Наоборот, под свободой в космологическом смысле я разумею способность самопроизвольно начинать состояние; следовательно, причинность свободы со своей стороны не подчинена по закону природы другой причине, которая определяла бы ее во времени. Свобода в этом значении есть чистая трансцендентальная идея; она, во-первых, не содержит в себе ничего заимствованного из опыта, и, во-вторых, предмет ее не может быть дан определенным ни в каком опыте, так как общий закон самой возможности всякого опыта состоит в том, что все происходящее имеет причину, стало быть, каузальность причины, которая сама происходит
или возникает, также должна, в свою очередь, иметь причину; благодаря этому вся область опыта, как бы далеко она ни простиралась, превращается в совокупность одной лишь природы.

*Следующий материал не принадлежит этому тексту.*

$ cat config.mk
export PLATFORM = sky130hd
export DESIGN_NAME = pwm_capture_group
export DESIGN_NICKNAME = d
export VERILOG_FILES = /design/src/rtl/pwm_capture_pkg.sv /design/src/rtl/pwm_capture_group.sv /design/src/rtl/pwm_clock_div.sv
export SDC_FILE = /design/constraint.sdc
export NUM_CORES = 1
export LEC_CHECK = 0
export BUFFER_PORTS_ARGS = -buffer_cell sky130_fd_sc_hd__buf_4
export CAP_MARGIN = 5
export CORE_MARGIN = 2
export CORE_UTILIZATION = 35
export DETAILED_ROUTE_END_ITERATION = 10
export SLEW_MARGIN = 20
export SYNTH_ARGS = -nofsm -noshare
export SYNTH_HDL_FRONTEND = slang
export SYNTH_SLANG_ARGS = --single-unit
$ cat constraint.sdc
create_clock -name clk_in -period 3.5 [get_ports clk_in]
set_clock_uncertainty 0.15 [all_clocks]
set_input_delay 0.525 -clock clk_in [delete_from_list [all_inputs] [get_ports clk_in]]
set_output_delay 0.525 -clock clk_in [all_outputs]
set_load 0.05 [all_outputs]
$ cat src/rtl/pwm_capture_pkg.sv
// Package with constants and carriers for the modulator and capture group
package pwm_capture_pkg;
  localparam int NUM_CH        = 4;
  localparam int CNT_W         = 16;
  localparam int PRE_W         = 8;
  localparam int DZ_W          = 8;
  localparam int DIV_SEL_W     = 3;
  // Divider selections: 1, 1/2, 1/4, 1/8, 1/16
  localparam logic [2:0] DIV_BY_1  = 3'h4;
  localparam logic [2:0] DIV_BY_2  = 3'h0;
  localparam logic [2:0] DIV_BY_4  = 3'h1;
  localparam logic [2:0] DIV_BY_8  = 3'h2;
  localparam logic [2:0] DIV_BY_16 = 3'h3;
  localparam int DIVC_W        = 4;
  // Control word bit positions in modulator_control_reg
  localparam int PAIR01_DZ_BIT = 4;
  localparam int PAIR23_DZ_BIT = 5;
  // Capture control layout, per register covering two channels
  localparam int CAP_RISE_IE_LO = 1;
  localparam int CAP_FALL_IE_LO = 2;
  localparam int CAP_RISE_IE_HI = 17;
  localparam int CAP_FALL_IE_HI = 18;
  localparam logic [CNT_W-1:0] CNT_ZERO = 16'h0000;
  localparam logic [CNT_W-1:0] CNT_ONE  = 16'h0001;
  localparam logic [PRE_W-1:0] PRE_ZERO = 8'h00;
  localparam logic [DZ_W-1:0]  DZ_ZERO  = 8'h00;
  localparam logic [DZ_W-1:0]  DZ_ONE   = 8'h01;
  localparam logic [DIVC_W-1:0] DIVC_ZERO = 4'h0;
  localparam logic [DIVC_W-1:0] DIVC_ONE  = 4'h1;

  // Per-channel timer setup
  typedef struct packed {
    logic             enable;      // Timer runs
    logic             auto_reload; // 1 auto-reload, 0 one-shot
    logic             center;      // 1 center-aligned, 0 edge-aligned
    logic [CNT_W-1:0] period;      // Period buffer value
    logic [CNT_W-1:0] compare;     // Compare buffer value
  } chan_cfg_s;

  // Per-channel capture setup
  typedef struct packed {
    logic enable;   // Loaded from the channel timer enable, not read
    logic rise_ie;  // Rising-edge interrupt enable
    logic fall_ie;  // Falling-edge interrupt enable
  } cap_cfg_s;
endpackage : pwm_capture_pkg
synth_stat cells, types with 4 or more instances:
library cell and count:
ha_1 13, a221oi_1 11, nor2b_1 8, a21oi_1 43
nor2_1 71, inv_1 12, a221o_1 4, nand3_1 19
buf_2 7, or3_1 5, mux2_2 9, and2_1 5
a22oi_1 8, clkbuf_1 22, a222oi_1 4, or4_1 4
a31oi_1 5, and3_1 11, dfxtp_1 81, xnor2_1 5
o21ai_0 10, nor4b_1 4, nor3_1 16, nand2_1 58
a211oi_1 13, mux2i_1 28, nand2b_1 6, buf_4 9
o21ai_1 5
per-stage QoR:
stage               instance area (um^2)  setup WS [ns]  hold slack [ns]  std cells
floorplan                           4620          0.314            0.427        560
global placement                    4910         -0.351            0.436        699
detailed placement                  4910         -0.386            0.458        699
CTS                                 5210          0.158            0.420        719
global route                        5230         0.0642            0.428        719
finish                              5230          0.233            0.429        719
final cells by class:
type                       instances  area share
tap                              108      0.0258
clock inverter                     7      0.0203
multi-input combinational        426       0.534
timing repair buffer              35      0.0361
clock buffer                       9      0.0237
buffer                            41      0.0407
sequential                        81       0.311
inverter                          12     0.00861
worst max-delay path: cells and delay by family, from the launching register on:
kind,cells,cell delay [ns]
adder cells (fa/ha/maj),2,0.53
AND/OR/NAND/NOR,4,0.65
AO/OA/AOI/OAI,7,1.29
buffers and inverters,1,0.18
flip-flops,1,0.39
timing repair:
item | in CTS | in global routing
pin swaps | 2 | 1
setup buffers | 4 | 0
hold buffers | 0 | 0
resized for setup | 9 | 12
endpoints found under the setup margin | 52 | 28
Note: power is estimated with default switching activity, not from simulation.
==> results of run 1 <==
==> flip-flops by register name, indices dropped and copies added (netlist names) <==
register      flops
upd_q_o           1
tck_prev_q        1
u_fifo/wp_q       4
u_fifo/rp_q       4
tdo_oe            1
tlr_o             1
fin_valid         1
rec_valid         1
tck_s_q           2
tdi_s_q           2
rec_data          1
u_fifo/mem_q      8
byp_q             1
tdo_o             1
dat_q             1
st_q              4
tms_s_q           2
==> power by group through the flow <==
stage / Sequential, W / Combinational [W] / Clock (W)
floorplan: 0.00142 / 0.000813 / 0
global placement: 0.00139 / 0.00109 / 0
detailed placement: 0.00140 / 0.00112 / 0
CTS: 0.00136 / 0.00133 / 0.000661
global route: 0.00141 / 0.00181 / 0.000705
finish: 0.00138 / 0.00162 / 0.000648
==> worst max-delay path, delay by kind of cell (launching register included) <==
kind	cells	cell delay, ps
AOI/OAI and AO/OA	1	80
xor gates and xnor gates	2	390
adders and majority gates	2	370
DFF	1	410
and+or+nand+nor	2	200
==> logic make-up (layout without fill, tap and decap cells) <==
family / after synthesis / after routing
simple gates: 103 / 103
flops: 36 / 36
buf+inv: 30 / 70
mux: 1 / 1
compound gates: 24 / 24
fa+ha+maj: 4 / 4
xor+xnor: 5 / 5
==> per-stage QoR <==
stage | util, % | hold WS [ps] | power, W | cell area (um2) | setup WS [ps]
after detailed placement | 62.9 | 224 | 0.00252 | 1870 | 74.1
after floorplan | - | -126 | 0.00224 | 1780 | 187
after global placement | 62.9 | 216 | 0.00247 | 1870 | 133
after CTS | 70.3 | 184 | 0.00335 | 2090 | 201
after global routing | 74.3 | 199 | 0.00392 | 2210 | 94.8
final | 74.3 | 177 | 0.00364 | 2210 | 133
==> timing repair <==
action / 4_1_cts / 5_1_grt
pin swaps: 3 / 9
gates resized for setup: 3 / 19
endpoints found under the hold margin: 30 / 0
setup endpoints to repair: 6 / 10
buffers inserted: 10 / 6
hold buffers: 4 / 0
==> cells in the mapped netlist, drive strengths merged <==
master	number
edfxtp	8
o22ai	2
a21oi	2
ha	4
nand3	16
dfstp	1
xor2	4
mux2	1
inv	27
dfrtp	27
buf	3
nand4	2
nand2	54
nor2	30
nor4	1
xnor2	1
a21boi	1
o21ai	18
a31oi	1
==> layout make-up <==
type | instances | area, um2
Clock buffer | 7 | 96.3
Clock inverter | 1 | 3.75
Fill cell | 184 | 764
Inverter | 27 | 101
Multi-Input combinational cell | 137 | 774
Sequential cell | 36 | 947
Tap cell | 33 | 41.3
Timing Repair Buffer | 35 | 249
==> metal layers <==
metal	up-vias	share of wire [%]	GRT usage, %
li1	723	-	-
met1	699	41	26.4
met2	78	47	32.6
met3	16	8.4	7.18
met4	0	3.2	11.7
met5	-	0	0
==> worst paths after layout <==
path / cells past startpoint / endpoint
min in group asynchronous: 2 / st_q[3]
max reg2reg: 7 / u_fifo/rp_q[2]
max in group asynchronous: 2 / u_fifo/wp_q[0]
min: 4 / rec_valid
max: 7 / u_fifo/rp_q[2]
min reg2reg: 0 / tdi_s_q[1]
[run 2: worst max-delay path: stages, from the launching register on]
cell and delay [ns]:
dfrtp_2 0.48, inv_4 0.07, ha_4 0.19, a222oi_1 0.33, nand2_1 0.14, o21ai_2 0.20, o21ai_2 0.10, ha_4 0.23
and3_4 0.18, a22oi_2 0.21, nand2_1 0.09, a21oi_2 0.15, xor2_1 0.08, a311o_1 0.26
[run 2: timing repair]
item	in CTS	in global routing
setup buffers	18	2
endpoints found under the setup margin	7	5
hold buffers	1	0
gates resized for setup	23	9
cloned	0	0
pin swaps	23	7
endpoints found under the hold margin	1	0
### config.mk
export PLATFORM = sky130hd
export DESIGN_NAME = ebtmc_timer_pair
export DESIGN_NICKNAME = d
export VERILOG_FILES = /design/src/common/ebtmc_pkg.sv /design/src/logic/ebtmc_timer_pair.sv
export SDC_FILE = /design/constraint.sdc
export NUM_CORES = 1
export LEC_CHECK = 0
export BUFFER_PORTS_ARGS = -buffer_cell sky130_fd_sc_hd__buf_4
export CORE_MARGIN = 4
export CORE_UTILIZATION = 45
export CTS_CLUSTER_DIAMETER = 150
export CTS_CLUSTER_SIZE = 28
export DETAILED_ROUTE_END_ITERATION = 10
export HOLD_SLACK_MARGIN = 0.12
export PLACE_DENSITY_LB_ADDON = 0.2
export SYNTH_ARGS = -nofsm -noshare
export SYNTH_HDL_FRONTEND = slang
export SYNTH_SLANG_ARGS = --single-unit
### constraint.sdc
create_clock -name clk_sys_i -period 3.5 [get_ports clk_sys_i]
set_clock_uncertainty 0.2 [all_clocks]
set_input_delay 0 -clock clk_sys_i [delete_from_list [all_inputs] [get_ports clk_sys_i]]
set_output_delay 0 -clock clk_sys_i [all_outputs]
set_load 0.01 [all_outputs]
<file path="src/rtl/i2c_target_params.svh">
// Constants for the supervisor serial target port
`ifndef I2C_TARGET_PARAMS_SVH
`define I2C_TARGET_PARAMS_SVH
`define CLK_PERIOD_NS 10
`define SPIKE_NS 50
`define SPIKE_CYCLES ((`SPIKE_NS + `CLK_PERIOD_NS - 1) / `CLK_PERIOD_NS + 1)
`define TARGET_ADDR_DEFAULT 7'h30
`define REG_COUNT 256
`define REG_RESET_VALUE 8'h00
`define BITS_PER_BYTE 4'h8
`endif

</file>
<file path="src/rtl/i2c_target_pkg.sv">
// Types for the supervisor serial target port
package i2c_target_pkg;
  typedef enum logic [2:0] {
    ST_IDLE = 3'b000,
    ST_ADDR = 3'b001,
    ST_ACK = 3'b010,
    ST_WRITE = 3'b011,
    ST_READ = 3'b100,
    ST_RACK = 3'b101
  } tgt_state_t;

  typedef struct packed {
    logic we;
    logic [7:0] addr;
    logic [7:0] wdata;
  } mem_req_t;
endpackage : i2c_target_pkg

</file>
<file path="src/rtl/supervisor_i2c_target_port.sv">
// Serial two-wire target port with spike filters and register storage
`timescale 1ns/1ps
`include "i2c_target_params.svh"
// Behaviour
// RULE1: Target operation up to 1 MHz clock
// RULE2: Host alone drives clock; we never do
// RULE3: Host gives nine clock pulses per byte
// RULE4: Eight data bits, ninth acknowledge bit
// RULE5: Data line owner follows transfer direction
// RULE6: We answer on data during reads, writes
// RULE7: Reject spikes up to 50 ns
// RULE8: Drive low or release, never high
// RULE9: Host checks bus free, ends with STOP
// RULE10: Host clocks stuck data free, then STOP
// RULE11: Address, direction, register pointer, data bytes
module supervisor_i2c_target_port
  import i2c_target_pkg::*;
#(
  parameter logic [6:0] TARGET_ADDR = `TARGET_ADDR_DEFAULT,
  parameter int FILT = `SPIKE_CYCLES
) (
  // Clock and reset
  input wire logic sys_clk,
  input wire logic sys_rst,
  // Bus pins
  input wire logic scl_in,
  input wire logic sda_in,
  output logic sda_out,
  output logic sda_oe,
  // Status
  output logic busy
);
  localparam int CW = $clog2(FILT + 1);

  // Synchronisers: stage one feeds stage two only
  logic [1:0] s1_r, s2_r;
  always_ff @(posedge sys_clk or posedge sys_rst) begin
    if (sys_rst) begin
      s1_r <= 2'h3;
      s2_r <= 2'h3;
    end else begin
      s1_r <= {scl_in, sda_in};
      s2_r <= s1_r;
    end
  end

  // Spike filters: a level is accepted only after it stands FILT cycles
  logic [1:0] filt_r, filt_nxt, filt_q;
  logic [CW-1:0] cnt_r [2];
  logic [CW-1:0] cnt_nxt [2];
  genvar g;
  generate
    for (g = 0; g < 2; g++) begin : g_filt
      always_comb begin
        cnt_nxt[g] = '0;
        filt_nxt[g] = filt_r[g];
        if (s2_r[g] != filt_r[g]) begin // RULE7
          if (cnt_r[g] == CW'(FILT - 1)) begin
            filt_nxt[g] = s2_r[g];
          end else begin
            cnt_nxt[g] = cnt_r[g] + CW'(1);
          end
        end
      end
      always_ff @(posedge sys_clk or posedge sys_rst) begin
        if (sys_rst) begin
          cnt_r[g] <= '0;
          filt_r[g] <= 1'b1;
          filt_q[g] <= 1'b1;
        end else begin
          cnt_r[g] <= cnt_nxt[g];
          filt_r[g] <= filt_nxt[g];
          filt_q[g] <= filt_r[g];
        end
      end
    end
  endgenerate

  // Bus events from the filtered lines
  logic scl, sda, scl_rise, scl_fall, start_ev, stop_ev;
  assign scl = filt_r[1];
  assign sda = filt_r[0];
  assign scl_rise = scl & ~filt_q[1];
  assign scl_fall = ~scl & filt_q[1];
  assign start_ev = scl & filt_q[1] & ~sda & filt_q[0];
  assign stop_ev = scl & filt_q[1] & sda & ~filt_q[0];

  // Protocol state
  tgt_state_t st_r, st_nxt;
  logic [3:0] bit_r, bit_nxt;
  logic [7:0] sh_r, sh_nxt;
  logic [7:0] ptr_r, ptr_nxt;
  logic rw_r, rw_nxt, first_r, first_nxt, hit_r, hit_nxt;
  logic low_r, low_nxt, busy_r, busy_nxt;
  mem_req_t req;
  logic [7:0] rdata;

  always_comb begin
    st_nxt = st_r;
    bit_nxt = bit_r;
    sh_nxt = sh_r;
    ptr_nxt = ptr_r;
    rw_nxt = rw_r;
    first_nxt = first_r;
    hit_nxt = hit_r;
    low_nxt = low_r;
    busy_nxt = busy_r;
    req = '{we: 1'b0, addr: ptr_r, wdata: sh_r};
    if (start_ev) begin
      st_nxt = ST_ADDR;
      bit_nxt = 4'h0;
      low_nxt = 1'b0;
      busy_nxt = 1'b1;
    end else if (stop_ev) begin
      st_nxt = ST_IDLE;
      low_nxt = 1'b0;
      busy_nxt = 1'b0;
    end else begin
      unique case (st_r)
        ST_IDLE: begin
          low_nxt = 1'b0;
        end
        ST_ADDR, ST_WRITE: begin
          if (scl_rise) begin // RULE4
            sh_nxt = {sh_r[6:0], sda};
            bit_nxt = bit_r + 4'h1;
          end
          if (scl_fall && bit_r == `BITS_PER_BYTE) begin // RULE3
            bit_nxt = 4'h0;
            if (st_r == ST_ADDR) begin // RULE11
              hit_nxt = (sh_r[7:1] == TARGET_ADDR);
              rw_nxt = sh_r[0];
              first_nxt = ~sh_r[0];
              low_nxt = (sh_r[7:1] == TARGET_ADDR); // RULE6
              st_nxt = (sh_r[7:1] == TARGET_ADDR) ? ST_ACK : ST_IDLE;
            end else begin
              if (first_r) begin
                ptr_nxt = sh_r;
              end else begin
                req = '{we: 1'b1, addr: ptr_r, wdata: sh_r};
                ptr_nxt = ptr_r + 8'h01;
              end
              first_nxt = 1'b0;
              low_nxt = 1'b1; // RULE5
              st_nxt = ST_ACK;
            end
          end
        end
        ST_ACK: begin
          // Release or load first read bit as the acknowledge pulse ends
          if (scl_fall) begin
            if (rw_r) begin
              sh_nxt = rdata;
              ptr_nxt = ptr_r + 8'h01;
              low_nxt = ~rdata[7]; // RULE5
              bit_nxt = 4'h1;
              st_nxt = ST_READ;
            end else begin
              low_nxt = 1'b0;
              st_nxt = ST_WRITE;
            end
          end
        end
        ST_READ: begin
          if (scl_fall) begin
            if (bit_r == `BITS_PER_BYTE) begin
              low_nxt = 1'b0; // RULE5
              st_nxt = ST_RACK;
            end else begin
              sh_nxt = {sh_r[6:0], 1'b0};
              low_nxt = ~sh_r[6];
              bit_nxt = bit_r + 4'h1;
            end
          end
        end
        ST_RACK: begin
          // Host acknowledge keeps the read going, otherwise wait for STOP
          if (scl_rise) begin
            rw_nxt = ~sda;
            st_nxt = sda ? ST_IDLE : ST_ACK;
          end
        end
        default: begin
          st_nxt = ST_IDLE;
          low_nxt = 1'b0;
        end
      endcase
    end
  end

  // Read data is ready one cycle after the pointer sits still
  reg_mem #(.DEPTH(`REG_COUNT)) u_mem (
    .sys_clk(sys_clk),
    .sys_rst(sys_rst),
    .req(req),
    .rdata(rdata)
  );

  always_ff @(posedge sys_clk or posedge sys_rst) begin
    if (sys_rst) begin
      st_r <= ST_IDLE;
      bit_r <= 4'h0;
      sh_r <= 8'h00;
      ptr_r <= 8'h00;
      rw_r <= 1'b0;
      first_r <= 1'b0;
      hit_r <= 1'b0;
      low_r <= 1'b0;
      busy_r <= 1'b0;
    end else begin
      st_r <= st_nxt;
      bit_r <= bit_nxt;
      sh_r <= sh_nxt;
      ptr_r <= ptr_nxt;
      rw_r <= rw_nxt;
      first_r <= first_nxt;
      hit_r <= hit_nxt;
      low_r <= low_nxt;
      busy_r <= busy_nxt;
    end
  end

  // Open-drain data: only ever pulled low; the clock line is never driven
  assign sda_out = 1'b0; // RULE8 RULE2 RULE1
  assign sda_oe = low_r;
  assign busy = busy_r;

  // Checks
  chk_never_high: assert property (@(posedge sys_clk) disable iff (sys_rst) // RULE8
    sda_oe |-> !sda_out) else $error("data driven high");
  // A filtered level may only move once the synchronised line stood there FILT cycles
  chk_spike_reject: assert property (@(posedge sys_clk) disable iff (sys_rst) // RULE7
    $changed(filt_r[1]) |-> ($past(s2_r[1]) == filt_r[1])
      && ($past(s2_r[1], FILT) == filt_r[1]))
    else $error("short clock pulse passed");
  chk_sda_spike: assert property (@(posedge sys_clk) disable iff (sys_rst) // RULE7
    $changed(filt_r[0]) |-> ($past(s2_r[0]) == filt_r[0])
      && ($past(s2_r[0], FILT) == filt_r[0]))
    else $error("short data pulse passed");
  chk_ack_drive: assert property (@(posedge sys_clk) disable iff (sys_rst) // RULE6
    (st_r == ST_ADDR) && (st_nxt == ST_ACK) && !start_ev && !stop_ev |=> sda_oe)
    else $error("address not acknowledged");
  chk_write_ack: assert property (@(posedge sys_clk) disable iff (sys_rst) // RULE5
    (st_r == ST_WRITE) && (st_nxt == ST_ACK) && !start_ev && !stop_ev |=> sda_oe)
    else $error("write byte not acknowledged");
  chk_rack_release: assert property (@(posedge sys_clk) disable iff (sys_rst) // RULE5
    (st_r == ST_RACK) |-> !sda_oe) else $error("host acknowledge blocked");
  chk_nine_bits: assert property (@(posedge sys_clk) disable iff (sys_rst) // RULE3
    bit_r <= `BITS_PER_BYTE) else $error("byte count overrun");
  chk_stop_idle: assert property (@(posedge sys_clk) disable iff (sys_rst) // RULE11
    stop_ev && !start_ev |=> (st_r == ST_IDLE) && !sda_oe && !busy)
    else $error("stop not honoured");
  chk_idle_quiet: assert property (@(posedge sys_clk) disable iff (sys_rst) // RULE4
    (st_r == ST_IDLE) && $past(st_r == ST_IDLE) |-> !sda_oe)
    else $error("data driven while idle");
  // The data line is only pulled while our own address was matched
  chk_drive_addressed: assert property (@(posedge sys_clk) disable iff (sys_rst) // RULE11
    sda_oe |-> hit_r) else $error("data driven for another address");
endmodule : supervisor_i2c_target_port

</file>
<file path="src/rtl/reg_mem.sv">
// Byte register storage with registered read data
`timescale 1ns/1ps
`include "i2c_target_params.svh"
module reg_mem
  import i2c_target_pkg::*;
#(
  parameter int DEPTH = `REG_COUNT
) (
  // Clock and reset
  input wire logic sys_clk,
  input wire logic sys_rst,
  // Access
  input wire mem_req_t req,
  output logic [7:0] rdata
);
  logic [7:0] mem [DEPTH];
  logic [7:0] rdata_r;

  // Write port and registered read
  always_ff @(posedge sys_clk) begin
    if (req.we) begin
      mem[req.addr] <= req.wdata;
    end
  end

  always_ff @(posedge sys_clk or posedge sys_rst) begin
    if (sys_rst) begin
      rdata_r <= `REG_RESET_VALUE;
    end else begin
      rdata_r <= mem[req.addr];
    end
  end

  assign rdata = rdata_r;
endmodule : reg_mem

</file>
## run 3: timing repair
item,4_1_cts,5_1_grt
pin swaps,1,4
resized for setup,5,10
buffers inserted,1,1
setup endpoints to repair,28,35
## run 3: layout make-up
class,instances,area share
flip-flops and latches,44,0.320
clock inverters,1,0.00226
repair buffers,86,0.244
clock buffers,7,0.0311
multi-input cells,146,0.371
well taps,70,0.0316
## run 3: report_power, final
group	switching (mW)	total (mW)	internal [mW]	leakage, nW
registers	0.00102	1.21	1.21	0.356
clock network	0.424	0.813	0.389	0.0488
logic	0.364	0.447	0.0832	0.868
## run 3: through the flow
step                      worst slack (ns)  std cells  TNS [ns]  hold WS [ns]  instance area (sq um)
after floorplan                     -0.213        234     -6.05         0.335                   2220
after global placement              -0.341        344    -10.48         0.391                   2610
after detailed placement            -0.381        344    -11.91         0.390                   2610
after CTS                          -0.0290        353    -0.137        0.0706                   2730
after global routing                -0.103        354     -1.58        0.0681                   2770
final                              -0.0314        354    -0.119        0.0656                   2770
[src/pifeb_pkg.sv]
// Register map, field positions and reset values of the flag/enable bank
package pifeb_pkg;
    // Byte offsets (word aligned) on the register bus
    localparam logic [7:0] OFS_FLAGS_B = 8'h00;
    localparam logic [7:0] OFS_FLAGS_C = 8'h04;
    localparam logic [7:0] OFS_ENABLES_A = 8'h08;
    localparam logic [7:0] OFS_ENABLES_B = 8'h0C;
    localparam logic [7:0] OFS_ENABLES_C = 8'h10;
    localparam logic [7:0] OFS_CONTROL = 8'h14;
    localparam logic [7:0] OFS_STATUS = 8'h18;
    // Second flag / enable register fields
    localparam int BIT_OSC_FAIL = 7;
    localparam int BIT_COMPARATOR = 6;
    localparam int BIT_BUS_COLLISION = 3;
    localparam int BIT_LOW_VOLTAGE = 2;
    localparam int BIT_TIMER3 = 1;
    // Third flag / enable register fields
    localparam int BIT_DISPLAY = 6;
    localparam int BIT_SERIAL2_RX = 5;
    localparam int BIT_SERIAL2_TX = 4;
    localparam int BIT_CAPCOMP2 = 2;
    localparam int BIT_CAPCOMP1 = 1;
    // Control register fields
    localparam int BIT_PERIPH_GATE = 0;
    localparam int BIT_PRIO_ON = 1;
    localparam int BIT_DISPLAY_TYPE_B = 2;
    localparam int BIT_DISPLAY_NONSTATIC = 3;
    // Implemented-bit masks
    localparam logic [7:0] MASK_B = 8'hCE;
    localparam logic [7:0] MASK_C = 8'h76;
    localparam logic [7:0] MASK_C_SW = 8'h46;
    localparam logic [7:0] MASK_A = 8'h7B;
    localparam logic [3:0] MASK_CTRL = 4'hF;
    // Reset values
    localparam logic [7:0] RST_BYTE = 8'h00;
    localparam logic [3:0] RST_CTRL = 4'h0;
    // Capture/compare unit modes
    typedef enum logic [1:0] {
        PIFEB_CC_CAPTURE = 2'b00,
        PIFEB_CC_COMPARE = 2'b01,
        PIFEB_CC_PWM = 2'b11,
        PIFEB_CC_OFF = 2'b10
    } pifeb_cc_mode_t;
    // AHB transfer type
    localparam logic [1:0] HTRANS_NONSEQ = 2'b10;
endpackage
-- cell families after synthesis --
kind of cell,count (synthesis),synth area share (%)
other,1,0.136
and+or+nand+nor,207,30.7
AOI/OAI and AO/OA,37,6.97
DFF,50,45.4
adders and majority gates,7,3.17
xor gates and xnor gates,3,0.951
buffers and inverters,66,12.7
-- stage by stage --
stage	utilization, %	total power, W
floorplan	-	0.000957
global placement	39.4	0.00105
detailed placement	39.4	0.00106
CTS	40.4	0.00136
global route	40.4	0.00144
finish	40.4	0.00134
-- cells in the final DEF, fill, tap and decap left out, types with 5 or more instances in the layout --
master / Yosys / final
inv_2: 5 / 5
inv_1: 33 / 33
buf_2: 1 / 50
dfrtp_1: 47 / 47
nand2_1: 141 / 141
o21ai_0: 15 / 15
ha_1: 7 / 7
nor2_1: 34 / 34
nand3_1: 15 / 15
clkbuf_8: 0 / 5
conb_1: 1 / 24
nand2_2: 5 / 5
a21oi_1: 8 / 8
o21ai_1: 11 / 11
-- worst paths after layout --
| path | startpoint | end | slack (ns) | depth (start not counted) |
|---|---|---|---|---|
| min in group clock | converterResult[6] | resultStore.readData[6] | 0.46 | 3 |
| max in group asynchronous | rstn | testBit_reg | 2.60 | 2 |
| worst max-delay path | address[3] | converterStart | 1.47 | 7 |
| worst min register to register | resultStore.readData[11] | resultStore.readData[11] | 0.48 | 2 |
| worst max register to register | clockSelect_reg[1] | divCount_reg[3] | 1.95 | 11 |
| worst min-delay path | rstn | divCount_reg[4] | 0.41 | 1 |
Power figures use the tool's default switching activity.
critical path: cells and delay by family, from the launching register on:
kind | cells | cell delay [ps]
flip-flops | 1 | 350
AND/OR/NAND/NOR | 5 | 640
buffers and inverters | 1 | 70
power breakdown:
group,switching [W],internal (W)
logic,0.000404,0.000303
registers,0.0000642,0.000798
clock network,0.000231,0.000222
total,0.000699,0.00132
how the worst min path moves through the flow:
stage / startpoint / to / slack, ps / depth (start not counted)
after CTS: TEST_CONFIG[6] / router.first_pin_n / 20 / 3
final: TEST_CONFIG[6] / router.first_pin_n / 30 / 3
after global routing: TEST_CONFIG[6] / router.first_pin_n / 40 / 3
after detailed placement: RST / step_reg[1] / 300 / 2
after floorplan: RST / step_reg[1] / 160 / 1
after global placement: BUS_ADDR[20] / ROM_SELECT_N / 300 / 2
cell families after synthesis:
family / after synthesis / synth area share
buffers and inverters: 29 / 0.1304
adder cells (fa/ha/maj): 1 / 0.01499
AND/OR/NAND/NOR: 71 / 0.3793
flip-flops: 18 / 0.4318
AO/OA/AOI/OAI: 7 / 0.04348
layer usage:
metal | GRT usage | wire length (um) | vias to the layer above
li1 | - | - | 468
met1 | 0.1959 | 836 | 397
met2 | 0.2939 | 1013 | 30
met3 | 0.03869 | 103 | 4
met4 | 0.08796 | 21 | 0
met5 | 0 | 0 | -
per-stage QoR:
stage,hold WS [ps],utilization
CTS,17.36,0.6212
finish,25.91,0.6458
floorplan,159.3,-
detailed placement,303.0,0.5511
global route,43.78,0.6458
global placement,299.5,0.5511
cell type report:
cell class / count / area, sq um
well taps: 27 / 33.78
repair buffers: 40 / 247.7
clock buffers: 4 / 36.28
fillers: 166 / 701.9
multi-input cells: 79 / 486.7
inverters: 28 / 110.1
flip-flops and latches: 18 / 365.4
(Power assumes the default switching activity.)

Но так как этим путем нельзя получить абсолютной полноты условий в причинной связи, то разум создает себе идею спонтанности, способной самостоятельно начинать действовать без предшествующей другой причины, которая, в свою очередь, определяла бы ее к действию по закону причинной связи.В высшей степени примечательно, что практическое понятие свободы основывается на этой трансцендентальной идее свободы,
которая и составляет настоящий источник затруднений в вопросе о возможности свободы. Свобода в практическом смысле есть независимость произволения действий от принуждения чувственности. В самом деле, произволение чувственно, поскольку оно подвергается воздействию патологически (мотивами чувственности); оно называется животным (arbitrium brutum[133]), когда необходимо принуждается патологически. Человеческое произволение есть, правда, arbitrium sensitivum[134], но не brutum, a liberum[135], так как чувственность не делает необходимыми его действия, а человеку присуща способность самопроизвольно определять себя независимо от принуждения со стороны чувственных побуждений.Если бы всякая причинность в чувственно воспринимаемом мире была бы только природой, то совершенно очевидно, что всякое событие определялось бы другим событием во времени по необходимым законам; и так как явления, поскольку они определяют произволение, должны были бы делать всякое действие необходимым как свой естественный результат, то, стало быть, упразднение трансцендентальной свободы вместе с тем уничтожило бы всякую практическую свободу. В самом деле, эта свобода предполагает, что некоторое событие, хотя бы оно и не произошло, все же должно
было произойти, и, следовательно, причина события в явлении была не настолько определяющей, чтобы в нашем произволении не было причинности, способной независимо от этих естественных причин и даже против их силы и влияния произвести нечто определенное во временном порядке по эмпирическим законам, стало быть, начать совершенно самопроизвольно некоторый ряд событий.Следовательно, здесь мы находим то, что вообще происходит в противоречиях разума, который отваживается выйти за пределы возможного опыта, а именно проблему, собственно, не физиологическую,
а трансцендентальную. Поэтому вопрос о возможности свободы затрагивает, правда, психологию, но решением его, поскольку он основывается на диалектических аргументах одного лишь чистого разума, должна заниматься исключительно трансцендентальная философия. Чтобы помочь этой философии, которая не может отказаться дать удовлетворительный ответ на этот вопрос, я должен сначала, сделав одно замечание, попытаться точнее определить, как она должна действовать, решая эту задачу.